14 DAY TRIAL // Stanford University researchers have recently demonstrated in two scientific studies, published in the journals Nature and Science, that neurons in each brain need to follow a specific pattern, in order to function at peak capacity without wearing their “user” out. Precisely tuning the oscillations of brain waves is critical in the correct functioning of cognitive processes, and any disturbances in these patterns may result in incorrect integration of feelings of reward, as well as in errors in the way the human brain handles information. Such discrepancies have been identified in diseases such as schizophrenia and autism, PhysOrg reports.
Stanford Associate Professor of Bioengineering and of Psychiatry and Behavioral Sciences Karl Deisseroth, MD, PhD, who is the senior author of both papers, said that the research team managed to identify a common theme between the way the heart and the brain worked. Arrhythmia is a condition of the heart that makes it beat irregularly, a phenomenon that is triggered by malfunctioning muscles.

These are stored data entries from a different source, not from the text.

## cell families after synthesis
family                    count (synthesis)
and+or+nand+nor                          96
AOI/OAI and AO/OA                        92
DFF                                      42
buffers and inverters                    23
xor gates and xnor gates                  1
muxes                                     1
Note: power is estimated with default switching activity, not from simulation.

The same principle applies very often to the way neurons act. The science team learned that some groups of brain cells had the ability to “orchestrate” the actions of other neurons, in that they could set a rhythm, which the others then followed. If the pace can be sustained, then the brain operates optimally.
This field of research has thus far remained closed to experts, simply because no one could control neuron groups – not even in laboratory conditions – and see how these oscillations influence activity in the brain. “This has been a fundamental mystery. We have these cells that could be crucially involved in high-level, complex information processing and we see these oscillations that are happening, but people don't really know how to put all this together. But this is exactly the kind of thing now that we can address using optical methods,” Deisseroth explained.

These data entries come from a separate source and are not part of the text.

### src/rtl/pipeline_debug_controller.sv
// -----------------------------------------------------------------------------
// pipeline_debug_controller
//
// Host-side sequencer for the pipelined MIPS datapath. Command bytes arrive
// from a UART receiver; the controller gates the whole datapath through a
// single clock-enable (continuous run or single step), detects HALT reaching
// WB, counts enabled cycles, and after every step/halt (or on request) dumps
// PC, cycle count, the register bank and a window of data memory over the
// UART transmitter, each 32-bit word MSB byte first.
//
// Commands (only accepted in IDLE, others dropped):
//   'C' (0x43) run until HALT      (ignored once halted)
//   'S' (0x53) single step + dump  (ignored once halted)
//   'D' (0x44) dump only
//
// Ports:
//   i_clk, i_rst            clock, asynchronous active-high reset
//   i_rx_data, i_rx_valid   received byte and its one-cycle strobe
//   o_tx_data, o_tx_start   byte to send and one-cycle send request
//   i_tx_busy               transmitter busy (rises at most one cycle late)
//   o_pipe_en               datapath clock-enable
//   i_halt                  HALT instruction in WB
//   i_pc                    current PC
//   o_reg_addr, i_reg_data  register-bank debug read port
//   o_mem_addr, i_mem_data  data-memory debug read port (word index)
//   o_halted                sticky halt indication
//
// Handshake: o_tx_start is a one-cycle pulse issued only when i_tx_busy is
// low; o_tx_data is held until the transmitter drops busy again. The first
// cycle after the pulse is skipped because busy may still be low there.
//
// Debug visibility: the FSM state is held in the signal "state" (state_t).
// -----------------------------------------------------------------------------
module pipeline_debug_controller #(
  parameter int NBITS      = 32,
  parameter int RBITS      = 5,
  parameter int BANK_SIZE  = 32,
  parameter int DMEM_WORDS = 32,
  parameter int MEMABITS   = 10
) (
  input  logic                i_clk,
  input  logic                i_rst,
  input  logic [7:0]          i_rx_data,
  input  logic                i_rx_valid,
  output logic [7:0]          o_tx_data,
  output logic                o_tx_start,
  input  logic                i_tx_busy,
  output logic                o_pipe_en,
  input  logic                i_halt,
  input  logic [NBITS-1:0]    i_pc,
  output logic [RBITS-1:0]    o_reg_addr,
  input  logic [NBITS-1:0]    i_reg_data,
  output logic [MEMABITS-1:0] o_mem_addr,
  input  logic [NBITS-1:0]    i_mem_data,
  output logic                o_halted
);

  localparam logic [7:0] CMD_RUN  = 8'h43;
  localparam logic [7:0] CMD_STEP = 8'h53;
  localparam logic [7:0] CMD_DUMP = 8'h44;

  // Dump layout: word 0 = PC, word 1 = cycle count, then registers, then memory.
  localparam int NWORDS = 2 + BANK_SIZE + DMEM_WORDS;
  localparam int WIDX   = $clog2(NWORDS);

  localparam logic [WIDX-1:0] REG_BASE  = WIDX'(2);
  localparam logic [WIDX-1:0] MEM_BASE  = WIDX'(2 + BANK_SIZE);
  localparam logic [WIDX-1:0] LAST_WORD = WIDX'(NWORDS - 1);
  localparam logic [1:0]      LAST_BYTE = 2'd3;

  typedef enum logic [2:0] {
    IDLE,
    RUN,
    STEP,
    DUMP_LOAD,
    DUMP_SEND,
    DUMP_WAIT
  } state_t;

  state_t              state;
  logic [NBITS-1:0]    cycle_cnt;
  logic [NBITS-1:0]    shift_q;
  logic [WIDX-1:0]     word_idx;
  logic [1:0]          byte_idx;
  logic                skip_q;
  logic [RBITS-1:0]    reg_addr_q;
  logic [MEMABITS-1:0] mem_addr_q;

  logic [RBITS-1:0]    reg_addr_d;
  logic [MEMABITS-1:0] mem_addr_d;
  logic [WIDX-1:0]     reg_rel;
  logic [WIDX-1:0]     mem_rel;
  logic                in_reg;
  logic                in_mem;
  logic [NBITS-1:0]    sel_word;

  // The debug read addresses must be valid during DUMP_LOAD itself because
  // the bank/memory return data combinationally and it is captured on the
  // same edge. Outside DUMP_LOAD the last used address is held.
  always_comb begin
    reg_rel    = word_idx - REG_BASE;
    mem_rel    = word_idx - MEM_BASE;
    in_reg     = (word_idx >= REG_BASE) && (word_idx < MEM_BASE);
    in_mem     = (word_idx >= MEM_BASE);
    reg_addr_d = reg_addr_q;
    mem_addr_d = mem_addr_q;
    if (state == DUMP_LOAD) begin
      if (in_reg) reg_addr_d = RBITS'(reg_rel);
      if (in_mem) mem_addr_d = MEMABITS'(mem_rel);
    end
    if (word_idx == '0)
      sel_word = i_pc;
    else if (word_idx == WIDX'(1))
      sel_word = cycle_cnt;
    else if (in_reg)
      sel_word = i_reg_data;
    else
      sel_word = i_mem_data;
  end

  assign o_reg_addr = reg_addr_d;
  assign o_mem_addr = mem_addr_d;

  always_ff @(posedge i_clk or posedge i_rst) begin
    if (i_rst) begin
      state      <= IDLE;
      cycle_cnt  <= '0;
      shift_q    <= '0;
      word_idx   <= '0;
      byte_idx   <= '0;
      skip_q     <= 1'b0;
      reg_addr_q <= '0;
      mem_addr_q <= '0;
      o_tx_data  <= '0;
      o_tx_start <= 1'b0;
      o_pipe_en  <= 1'b0;
      o_halted   <= 1'b0;
    end else begin
      o_tx_start <= 1'b0;

      // Counts every enabled cycle, including the one that retires HALT.
      if (o_pipe_en) cycle_cnt <= cycle_cnt + NBITS'(1);

      case (state)
        IDLE: begin
          o_pipe_en <= 1'b0;
          if (i_rx_valid) begin
            case (i_rx_data)
              CMD_RUN: begin
                if (!o_halted) begin
                  state     <= RUN;
                  o_pipe_en <= 1'b1;
                end
              end
              CMD_STEP: begin
                if (!o_halted) begin
                  state     <= STEP;
                  o_pipe_en <= 1'b1;
                end
              end
              CMD_DUMP: state <= DUMP_LOAD;
              default:  state <= IDLE;
            endcase
          end
        end

        RUN: begin
          if (i_halt && o_pipe_en) begin
            o_pipe_en <= 1'b0;
            o_halted  <= 1'b1;
            state     <= DUMP_LOAD;
          end
        end

        // Entered with o_pipe_en already high, so this is the single
        // enabled cycle of the step.
        STEP: begin
          o_pipe_en <= 1'b0;
          if (i_halt) o_halted <= 1'b1;
          state <= DUMP_LOAD;
        end

        DUMP_LOAD: begin
          shift_q    <= sel_word;
          byte_idx   <= '0;
          reg_addr_q <= reg_addr_d;
          mem_addr_q <= mem_addr_d;
          state      <= DUMP_SEND;
        end

        DUMP_SEND: begin
          if (!i_tx_busy) begin
            o_tx_data  <= shift_q[NBITS-1 -: 8];
            o_tx_start <= 1'b1;
            skip_q     <= 1'b1;
            state      <= DUMP_WAIT;
          end
        end

        DUMP_WAIT: begin
          if (skip_q) begin
            skip_q <= 1'b0;
          end else if (!i_tx_busy) begin
            shift_q <= shift_q << 8;
            if (byte_idx == LAST_BYTE) begin
              byte_idx <= '0;
              if (word_idx == LAST_WORD) begin
                word_idx <= '0;
                state    <= IDLE;
              end else begin
                word_idx <= word_idx + WIDX'(1);
                state    <= DUMP_LOAD;
              end
            end else begin
              byte_idx <= byte_idx + 2'd1;
              state    <= DUMP_SEND;
            end
          end
        end

        default: begin
          o_pipe_en <= 1'b0;
          state     <= IDLE;
        end
      endcase
    end
  end

endmodule

### config.mk
export PLATFORM = sky130hd
export DESIGN_NAME = pipeline_debug_controller
export DESIGN_NICKNAME = d
export VERILOG_FILES = /design/src/rtl/pipeline_debug_controller.sv
export SDC_FILE = /design/constraint.sdc
export NUM_CORES = 1
export LEC_CHECK = 0
export CORE_MARGIN = 2
export CORE_UTILIZATION = 46
export DETAILED_ROUTE_END_ITERATION = 12
export GPL_TIMING_DRIVEN = 1
export PLACE_DENSITY = 0.77
export SKIP_LAST_GASP = 1
export SYNTH_ARGS = -nofsm -noshare
export SYNTH_HDL_FRONTEND = slang
export SYNTH_SLANG_ARGS = --single-unit
### constraint.sdc
create_clock -name i_clk -period 3.9 [get_ports i_clk]
set_input_delay 1.17 -clock i_clk [delete_from_list [all_inputs] [get_ports i_clk]]
set_output_delay 1.17 -clock i_clk [all_outputs]
set_load 0.005 [all_outputs]
[After elaboration in Yosys (flattened, before gate mapping)]
Index checks and enable logic that the tools add are counted.
Storage, ports and cells
  flip-flop bits (word level): 103
  bits in latches: 0
  RAM bits: 0
  ROM bits: 0
  bits of input ports: 109
  output and inout bits: 26
  word-level logic and storage cells: 96
  memories: 0
Cells by class
  add/subtract/negate cells: 5
  multiply operators: 0
  div/mod/pow operators: 0
  $lt $le $gt $ge: 3
  eq/ne operators: 19
  shift-type cells: 0
  multiplexer cells: 38
  bitwise gates (word level): 3
  reductions and logical operators: 16
Operators by type and width (number)
  two-way mux 32 bit: 5
  one-hot mux 32 bit (2 select lines): 1
  adder 32 x 1 -> 32 bit, second input constant: 1
  equality test 8 x 7 -> 1 bit, second input constant: 3
  two-way mux 3 bit: 8
  two-way mux 10 bit: 2
  one-hot mux 3 bit (6 select lines): 1
  inequality test 2 bit, second input constant: 6
  two-way mux 5 bit: 2
  two-way mux 1 bit: 9
  one-hot mux 3 bit (3 select lines): 1
  two-way mux 2 bit: 4
  adder 7 x 1 -> 7 bit, second input constant: 1
  equality test 7 x 1 -> 1 bit, second input constant: 1
  equality test 7 bit, second input constant: 1
  greater-or-equal comparator 7 x 2 -> 1 bit, second input constant: 1
  greater-or-equal comparator 7 x 6 -> 1 bit, second input constant: 1
  logical NOT 7 bit: 1
  < comparator 7 x 6 -> 1 bit, second input constant: 1
  two-way mux 7 bit: 1
  AND reduction 7 bit: 1
  subtractor 7 x 6 -> 7 bit, second input constant: 1
  equality test 3 x 2 -> 1 bit, second input constant: 2
  equality test 3 bit, second input constant: 2
  17 further kinds: 27

[Depth between registers and ports, before layout]
  depth in word-level cells: 6
  depth in mapped cells: 10
  depth with buffers taken out: 7

[Worst setup path after synthesis]
No wires, ideal clock.
  path type: register -> output
  start: register word_idx[1]
  end: output o_reg_addr[4]
  arrival: 2.131 ns
  data required time: 2.730 ns
  slack: 0.599 ns
  stages on the path, launching flop included: 9
  path buffers: 2
  cell sequence: dfrtp_1 inv_1 ha_1 or4b_4 o21a_1 buf_6 nand3_2 buf_4 mux2_1
On the way
  longest elaborated chain between the ends: 4
  elaborated cells on any way between the ends: 6
  those cells by class: add/sub: 1; order compare: 2; mux: 2; reduce/logical: 1
Ends and longest elaborated chain
  from (decl): RTL line 83  | logic [WIDX-1:0] word_idx;
  from (signal assigned): RTL line 211  | word_idx <= word_idx + WIDX'(1);
  greater-or-equal comparator 7 x 2 -> 1 bit or < comparator 7 x 6 -> 1 bit (tied branches): RTL line 103  | in_reg = (word_idx >= REG_BASE) && (word_idx < MEM_BASE);
  logical AND 1 bit: RTL line 103
  two-way mux 5 bit *: RTL line 108  | if (in_reg) reg_addr_d = RBITS'(reg_rel);
  two-way mux 5 bit *: RTL line 107  | if (state == DUMP_LOAD) begin
  to (decl): RTL line 51  | output logic [RBITS-1:0] o_reg_addr,
Every way passes the cells marked *; elsewhere a longest branch is shown, timed or not.

[Worst setup path after layout]
  start: register word_idx[1]
  end: output o_reg_addr[3]
Same word-level chain as after synthesis.

==> reports/results.ini <==
[worst_setup_path]
cp-end-kind=output port
crit_path_start_kind=flip-flop
critPathKind=flip-flop to output port
arrival_ns=2.68
cp.required_ns=2.73
crit_fanout=6

[synth]
syn-num-nets=774
syn_area_um2=5962
synth_edf_count=0
synth_top_cell_by_area=dfrtp_1
synthCells=656
yosys_warnings=0
ys_ff_latch=103
synth.top_cell.area_share_pct=43.23
synth_area_leaders=dfrtp_1 (43%), nand2_1 (4.8%), o21ai_0 (4.5%), a21oi_1 (4.4%), o2bb2ai_1 (3.4%)
syn_avg_cell_area_um2=9.088
async_reset_ff_share_pct=100.0
ys.flop_type=dfrtp_1
ys_types=56
ys_seq_area_share_pct=43.23

[finish]
multi_input_area_um2=3167
final_cell_mix=clkdlybuf4s50_1 (134), dfrtp_1 (103), nand2_1 (76)
areaGrowthSynthToFinish_pct=30.77
final_common_cell=clkdlybuf4s50_1
final.fill_count=1077
stdcell_count=948
drive_above_1_share_pct=8.634
diodes=0
regArea_um2=2577
nets=889

[die]
die_x_um=117.8
dieHeight_um=117.8
boundaryPins=135
coreArea_um2=12620
die_area_um2=13890
std_cell_rows=41
initial_core_util_pct=47.24

[detailed_routing]
drt_iter0_drc=561
drc=0
viasPerCell=6.023
dr.pass1.iters=7
antenna_left=0
routedWlPerCell_um=18.44
wirelength_um=17490
via_count=5710

[sta]
finalMaxSlewViolations=0
worst_pin_slew_ns=1.062
max_freq_mhz=260.0
tns_ns=0
min_period_over_period_pct=98.61
skew_ns=0.01042
setup_viol=0
rsz0062_at_grt=false
finalCriticalPeriod_ns=3.846
hold_viol=0
relSlewSlack_pct=29.18

[grt]
antenna_found_initial=0
grt_pass1_vias=5532
grt-ovfl-total=0
grt_start_max_net_pins=59
grt_use_total_pct=25.17
grt_first_pass_wirelength_um=28060

[power_and_ir_drop]
vdd_drop_max_mv=0.3400
p_leak_nw=3.285
power_density_nw_per_um2=542.2

[clock_tree]
numCtsBuffers=9
cts_tree=done
cts.sinks=103
root_buffer=clkbuf_16
worstSkewPairLatency_ns=0.36
path_clk_slew_ns=0.07
cts_max_level=3
max-clock-path-buffers=2

[place]
placed_cells=930
dpl.hpwl_um=12730
place_congestion=0.9086
io_buffers=134

[run_status]
status=complete, no violations

[flow_run]
maxCapViolations=0

[min_path]
hold_class=flip-flop to flip-flop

“We tested different rhythms in the dopamine neurons and we found that lower-frequency rhythms were much less effective, but the high-frequency bursts were powerfully effective in giving rise to this behavioral effect of reward. Understanding more about these dopamine neurons has implications not only for drugs of abuse that directly access these feelings of reward, but also for depression, because in depressed people, one of the most prominent and debilitating symptoms is the inability to enjoy things,” the expert added.
In other words, the team stressed, people who were under the weather, who were feeling unhappy, or who felt they weren't thinking clearly might simply have out-of-tune inter-neural connections. Working on improving these connections could ultimately result in groundbreaking new treatments for conditions such as autism and schizophrenia, where brain cells exhibit high levels of irregularities in their interactions.